[config.mk]
export PLATFORM = sky130hd
export DESIGN_NAME = wave_addr_sequencer
export DESIGN_NICKNAME = d
export VERILOG_FILES = /design/src/rtl/wave_addr_sequencer.sv
export SDC_FILE = /design/constraint.sdc
export NUM_CORES = 1
export LEC_CHECK = 0
export CORE_ASPECT_RATIO = 1.1
export CORE_UTILIZATION = 52
export CTS_CLUSTER_DIAMETER = 40
export DETAILED_ROUTE_END_ITERATION = 10
export HOLD_SLACK_MARGIN = 0.03
export PLACE_DENSITY = 0.78
export SYNTH_ARGS = -nofsm -noshare
export SYNTH_HDL_FRONTEND = slang
export SYNTH_SLANG_ARGS = --single-unit
[constraint.sdc]
create_clock -name clk -period 2.9 [get_ports clk]
set_input_delay 0.87 -clock clk [delete_from_list [all_inputs] [get_ports clk]]
set_output_delay 0.87 -clock clk [all_outputs]
set_load 0.03 [all_outputs]
===== config.mk =====
export PLATFORM = sky130hd
export DESIGN_NAME = mem_port_arbiter
export DESIGN_NICKNAME = d
export VERILOG_FILES = /design/src/rtl/mem_port_arbiter.sv
export SDC_FILE = /design/constraint.sdc
export NUM_CORES = 1
export LEC_CHECK = 0
export ABC_CLOCK_PERIOD_IN_PS = 4010
export CORE_ASPECT_RATIO = 1.4
export CORE_UTILIZATION = 28
export CTS_CLUSTER_DIAMETER = 120
export DETAILED_ROUTE_END_ITERATION = 10
export GPL_TIMING_DRIVEN = 0
export PLACE_DENSITY = 0.55
export SYNTH_ARGS = -nofsm -noshare
export SYNTH_HDL_FRONTEND = slang
export SYNTH_SLANG_ARGS = --single-unit

===== constraint.sdc =====
create_clock -name clk -period 4.01 [get_ports clk]
set_input_delay 1.0025 -clock clk [delete_from_list [all_inputs] [get_ports clk]]
set_output_delay 1.0025 -clock clk [all_outputs]
set_load 0.01 [all_outputs]

===== src/rtl/mem_port_arbiter.sv =====
// Arbitrates a fetch port and a load/store port onto one single-outstanding memory port,
// with sub-word lane steering on stores and lane extraction/extension on loads.
//
// state   | meaning
// --------+---------------------------------------------------------------
// IDLE    | no memory access in flight; picks a winner each cycle
// BUSY_IF | fetch access issued, waiting for mem_ack
// BUSY_DM | load/store access issued, waiting for mem_ack
module mem_port_arbiter (
    input  logic        clk,
    input  logic        rst,
    input  logic        if_req,
    input  logic [31:0] if_addr,
    output logic [31:0] if_rdata,
    output logic        if_ready,
    input  logic [1:0]  dm_read,
    input  logic [1:0]  dm_write,
    input  logic        dm_se,
    input  logic [31:0] dm_addr,
    input  logic [31:0] dm_wdata,
    output logic [31:0] dm_rdata,
    output logic        dm_ready,
    output logic        dm_err,
    output logic        mem_req,
    output logic        mem_we,
    output logic [3:0]  mem_be,
    output logic [31:0] mem_addr,
    output logic [31:0] mem_wdata,
    input  logic [31:0] mem_rdata,
    input  logic        mem_ack
);

    typedef enum logic [1:0] {
        IDLE    = 2'd0,
        BUSY_IF = 2'd1,
        BUSY_DM = 2'd2
    } state_t;

    localparam logic [1:0] SZ_BYTE = 2'b01;
    localparam logic [1:0] SZ_HALF = 2'b10;
    localparam logic [1:0] SZ_WORD = 2'b11;

    state_t      state, state_nxt;
    logic [1:0]  dm_streak, dm_streak_nxt;
    logic [1:0]  op_size, op_size_nxt;
    logic [1:0]  op_lane, op_lane_nxt;
    logic        op_se, op_se_nxt;
    logic        op_store, op_store_nxt;

    logic        mem_req_nxt, mem_we_nxt;
    logic [3:0]  mem_be_nxt;
    logic [31:0] mem_addr_nxt, mem_wdata_nxt;
    logic        if_ready_nxt, dm_ready_nxt, dm_err_nxt;
    logic [31:0] if_rdata_nxt, dm_rdata_nxt;

    logic        dm_pending, dm_store, dm_misaligned;
    logic [1:0]  dm_size;

    function automatic logic [31:0] extract_load(input logic [31:0] word, input logic [1:0] size,
                                                 input logic [1:0] lane, input logic se);
        logic [7:0]  b;
        logic [15:0] h;
        logic [31:0] r;
        case (lane)
            2'd0:    b = word[7:0];
            2'd1:    b = word[15:8];
            2'd2:    b = word[23:16];
            default: b = word[31:24];
        endcase
        h = lane[1] ? word[31:16] : word[15:0];
        case (size)
            SZ_BYTE: r = {{24{se & b[7]}}, b};
            SZ_HALF: r = {{16{se & h[15]}}, h};
            default: r = word;
        endcase
        return r;
    endfunction

    // A simultaneous load and store request performs the store only.
    always_comb begin
        dm_store      = (dm_write != 2'b00);
        dm_pending    = dm_store || (dm_read != 2'b00);
        dm_size       = dm_store ? dm_write : dm_read;
        dm_misaligned = ((dm_size == SZ_HALF) && dm_addr[0]) ||
                        ((dm_size == SZ_WORD) && (dm_addr[1:0] != 2'b00));
    end

    always_comb begin
        state_nxt     = state;
        dm_streak_nxt = dm_streak;
        op_size_nxt   = op_size;
        op_lane_nxt   = op_lane;
        op_se_nxt     = op_se;
        op_store_nxt  = op_store;
        mem_req_nxt   = mem_req;
        mem_we_nxt    = mem_we;
        mem_be_nxt    = mem_be;
        mem_addr_nxt  = mem_addr;
        mem_wdata_nxt = mem_wdata;
        if_rdata_nxt  = if_rdata;
        dm_rdata_nxt  = dm_rdata;
        if_ready_nxt  = 1'b0;
        dm_ready_nxt  = 1'b0;
        dm_err_nxt    = 1'b0;

        case (state)
            IDLE: begin
                // The winner is picked from raw requests; a winner still showing its ready
                // pulse is not granted and the other port waits too this cycle.
                if (if_req && (!dm_pending || (dm_streak == 2'd3))) begin
                    if (!if_ready) begin
                        state_nxt     = BUSY_IF;
                        dm_streak_nxt = 2'd0;
                        mem_req_nxt   = 1'b1;
                        mem_we_nxt    = 1'b0;
                        mem_be_nxt    = 4'b1111;
                        mem_addr_nxt  = if_addr & 32'hFFFF_FFFC;
                        mem_wdata_nxt = 32'h0;
                    end
                end else if (dm_pending && !dm_ready) begin
                    dm_streak_nxt = if_req ? dm_streak + 2'd1 : 2'd0;
                    if (dm_misaligned) begin
                        // Misaligned accesses complete immediately without touching memory.
                        dm_ready_nxt = 1'b1;
                        dm_err_nxt   = 1'b1;
                        dm_rdata_nxt = 32'h0;
                    end else begin
                        state_nxt     = BUSY_DM;
                        op_size_nxt   = dm_size;
                        op_lane_nxt   = dm_addr[1:0];
                        op_se_nxt     = dm_se;
                        op_store_nxt  = dm_store;
                        mem_req_nxt   = 1'b1;
                        mem_we_nxt    = dm_store;
                        mem_addr_nxt  = {dm_addr[31:2], 2'b00};
                        mem_wdata_nxt = dm_store ? dm_wdata : 32'h0;
                        mem_be_nxt    = 4'b1111;
                        case (dm_size)
                            SZ_BYTE: begin
                                mem_be_nxt = 4'b0001 << dm_addr[1:0];
                                if (dm_store) mem_wdata_nxt = {4{dm_wdata[7:0]}};
                            end
                            SZ_HALF: begin
                                mem_be_nxt = dm_addr[1] ? 4'b1100 : 4'b0011;
                                if (dm_store) mem_wdata_nxt = {2{dm_wdata[15:0]}};
                            end
                            default: mem_be_nxt = 4'b1111;
                        endcase
                    end
                end
            end

            BUSY_IF: begin
                if (mem_ack) begin
                    state_nxt     = IDLE;
                    if_ready_nxt  = 1'b1;
                    if_rdata_nxt  = mem_rdata;
                    mem_req_nxt   = 1'b0;
                    mem_we_nxt    = 1'b0;
                    mem_be_nxt    = 4'b0000;
                    mem_addr_nxt  = 32'h0;
                    mem_wdata_nxt = 32'h0;
                end
            end

            BUSY_DM: begin
                if (mem_ack) begin
                    state_nxt     = IDLE;
                    dm_ready_nxt  = 1'b1;
                    dm_rdata_nxt  = op_store ? 32'h0
                                             : extract_load(mem_rdata, op_size, op_lane, op_se);
                    mem_req_nxt   = 1'b0;
                    mem_we_nxt    = 1'b0;
                    mem_be_nxt    = 4'b0000;
                    mem_addr_nxt  = 32'h0;
                    mem_wdata_nxt = 32'h0;
                end
            end

            default: state_nxt = IDLE;
        endcase
    end

    always_ff @(posedge clk) begin
        if (rst) begin
            state     <= IDLE;
            dm_streak <= 2'd0;
            op_size   <= 2'd0;
            op_lane   <= 2'd0;
            op_se     <= 1'b0;
            op_store  <= 1'b0;
            mem_req   <= 1'b0;
            mem_we    <= 1'b0;
            mem_be    <= 4'b0000;
            mem_addr  <= 32'h0;
            mem_wdata <= 32'h0;
            if_ready  <= 1'b0;
            dm_ready  <= 1'b0;
            dm_err    <= 1'b0;
            if_rdata  <= 32'h0;
            dm_rdata  <= 32'h0;
        end else begin
            state     <= state_nxt;
            dm_streak <= dm_streak_nxt;
            op_size   <= op_size_nxt;
            op_lane   <= op_lane_nxt;
            op_se     <= op_se_nxt;
            op_store  <= op_store_nxt;
            mem_req   <= mem_req_nxt;
            mem_we    <= mem_we_nxt;
            mem_be    <= mem_be_nxt;
            mem_addr  <= mem_addr_nxt;
            mem_wdata <= mem_wdata_nxt;
            if_ready  <= if_ready_nxt;
            dm_ready  <= dm_ready_nxt;
            dm_err    <= dm_err_nxt;
            if_rdata  <= if_rdata_nxt;
            dm_rdata  <= dm_rdata_nxt;
        end
    end

endmodule


==> out/results.ini <==
[routing]
drtAntennaViolNets=0
vias_per_cell=4.892
drt_iter0_markers=307
dr.pass1.iters=4
via_count=5988
drc=0
wl_per_cell_um=18.66
drt-total-wl_um=22840

[yosys]
synth-edff-count=0
synth_top_family_by_area=compound AO/OA/AOI/OAI gates
yosysSeqAreaShare=0.4737
synth_adder_area_share=0.02042
avgSynthCellArea_um2=9.257
synthDistinctLibCells=46
ys_ff_latch=145
synth_warnings=0
synth_simple_gate_area_share=0.1309
syn_area_um2=6128
postSynthCellCount=662
synth.area.mux_share=0.07554
ys.flop_type=dfxtp_1
synth_compound_area_frac=0.2523
synthArstFlopShare=0
synthXorXnorAreaFrac=0

[clock_tree]
clk_latency_ns=0.42
numCtsBuffers=17
clock-sinks=145
path_clk_slew_ns=0.06
cts_buffer_depth=2
cts.repair.resized=0
cts_tree=done
htreeDepth=4
cts_setup_buffers=0
cts.hold.buffers_added=0
cts-root-buf=clkbuf_16

[layout]
final_common_cell=clkdlybuf4s50_1
fillCellCount=2130
stdcell_count=1224
n_antenna_cell=0
nNetsFinal=1098
layout-drive-gt1-share=0.06017
area_growth_pct=58.68
final_cell_mix=clkdlybuf4s50_1, dfxtp_1, nand2_1

[floorplan]
io_pins=274
die_area_um2=22490
rows=63
start_util=0.2879
die_h_um=177.1
coreArea_um2=21280
die_width_um=127.0

[flow_run]
cap_violations=0

[power]
p_per_area_nw_per_um2=604.1
power_frac_comb=0.396
switchingPower_uw=2079
irDropWorstVdd_uv=331.4
p_sw_frac=0.3539
p_seq_frac=0.337
p_int_uw=3796
leakage_uw=0.003649
power_frac_clock=0.267

[global_routing]
grt_usage=0.2052
antenna_found_initial=0
grt_overflow=0
grt_max_degree=17
grt_pass1_wl_um=34600
grt_pass1_vias=6194

[timing]
period_share=0.9279
rsz0062_at_grt=no
finalSetupViolCount=0
maxSlewHeadroom=0.3082
worst_hold_slack_ns=0.4488
tightest_slew_ns=1.029
finalCriticalPeriod_ns=3.721
setup_ws_ns=0.2891
hold_violations=0
max_clock_freq_mhz=268.8
slew_viol_final=0
clock_skew_ns=0.007829

[critical_path]
startpoint_type=primary input
crit_fanout=10
crit_arrival_ns=4.08
cp.required_ns=4.37
criticalPathCategory=primary input to flip-flop
end_kind=flip-flop

[place]
io_buffer_count=269
dp_slack_ns=-0.1141
gp_congestion=0.8240
dp_cells=1192
hpwl_um=17700

[outcome]
outcome=finished, final reports clean

[hold_path]
min_path_type=flip-flop to flip-flop

-- path summary, 6_finish.rpt --
| kind | from | to | slack [ns] | depth (start not counted) |
|---|---|---|---|---|
| min reg2reg | dm_rdata[25] | dm_rdata[25] | 0.45 | 2 |
| max reg2reg | dm_streak[0] | dm_rdata[22] | 1.41 | 8 |
| max | dm_write[0] | mem_wdata[1] | 0.29 | 11 |
| min | dm_rdata[25] | dm_rdata[25] | 0.45 | 2 |
-- stage by stage --
stage	cell area, um2	util	TNS [ns]	power [uW]
finish	9724	0.4569	0	5875
floorplan	6132	-	0	3168
detailed placement	9150	0.4299	-2.704	4343
global route	9724	0.4569	0	6211
global placement	9150	0.4299	-1.330	4343
CTS	9724	0.4569	0	5941
-- worst max-delay path, cell delays in order --
cell and delay, ns:
clkdlybuf4s50_1 0.56, inv_1 0.06, a21oi_1 0.32, inv_1 0.11, ha_1 0.25, o21a_1 0.21, o41ai_2 0.46, o21ai_2 0.25
a211oi_4 0.43, buf_4 0.26, a22o_1 0.15
-- power by group through the flow --
stage                     Sequential [uW]  Combinational (uW)  Clock, uW
after detailed placement             2000                2340          0
after CTS                            1980                2360       1600
after global routing                 2020                2510       1680
after global placement               2000                2340          0
after floorplan                      2130                1040          0
final                                1980                2320       1570
-- kinds of logic (layout without fill, tap and decap cells) --
| group | count (synthesis) | count (layout) |
|---|---|---|
| AOI/OAI and AO/OA | 221 | 221 |
| adders and majority gates | 10 | 10 |
| buffers and inverters | 64 | 365 |
| DFF | 145 | 145 |
| muxes | 44 | 44 |
| other | 1 | 2 |
| and+or+nand+nor | 177 | 177 |
-- layout make-up --
type | count | area, um2 | share of cell area
Buffer | 48 | 225.2 | 0.02316
Clock buffer | 17 | 425.4 | 0.04375
Clock inverter | 15 | 148.9 | 0.01531
Inverter | 16 | 60.06 | 0.006176
Multi-Input combinational cell | 454 | 2944 | 0.3028
Sequential cell | 145 | 2903 | 0.2985
Tap cell | 260 | 325.3 | 0.03345
Timing Repair Buffer | 269 | 2693 | 0.2769
-- flip-flops by register name (all words and copies together) (netlist names), 2 cells and up --
name       count
state          2
op_size        2
mem_be         4
dm_streak      2
op_lane        2
if_rdata      32
dm_rdata      32
mem_wdata     32
mem_addr      30
-- layer usage --
metal	track usage	part of all wire	vias to the layer above
met5	0	0	-
met2	0.3729	0.51	257
met1	0.2159	0.39	2746
li1	-	-	2950
met4	0.08532	0.027	0
met3	0.06711	0.078	35
-- synthesized netlist by cell type (2+ instances only) --
cell,n,area [um2]
a211oi_1,4,30.03
a21o_1,3,22.52
a21oi_1,48,240.2
a221oi_1,8,70.07
a22o_1,19,166.4
a22oi_1,23,172.7
a2bb2oi_1,7,61.31
and2_1,3,18.77
buf_1,5,18.77
buf_2,3,15.01
buf_4,3,22.52
buf_6,4,45.04
clkbuf_1,33,123.9
dfxtp_1,145,2903
ha_1,10,125.1
inv_1,16,60.06
mux2_2,8,90.09
mux2i_1,35,350.3
nand2_1,113,424.2
nand2b_1,2,12.51
nor2_1,19,71.32
nor2b_1,20,125.1
nor3_1,2,10.01
nor3b_1,10,75.07
nor4_2,2,25.02
o21a_1,3,22.52
o21ai_0,49,245.2
o2bb2ai_1,47,411.6
Power figures use the tool's default switching activity.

* * * * *

* [What you should do]
Copy all lines of the records in which the string "winner" can be found.

* [Answer below]
// IDLE    | no memory access in flight; picks a winner each cycle
                // The winner is picked from raw requests; a winner still showing its ready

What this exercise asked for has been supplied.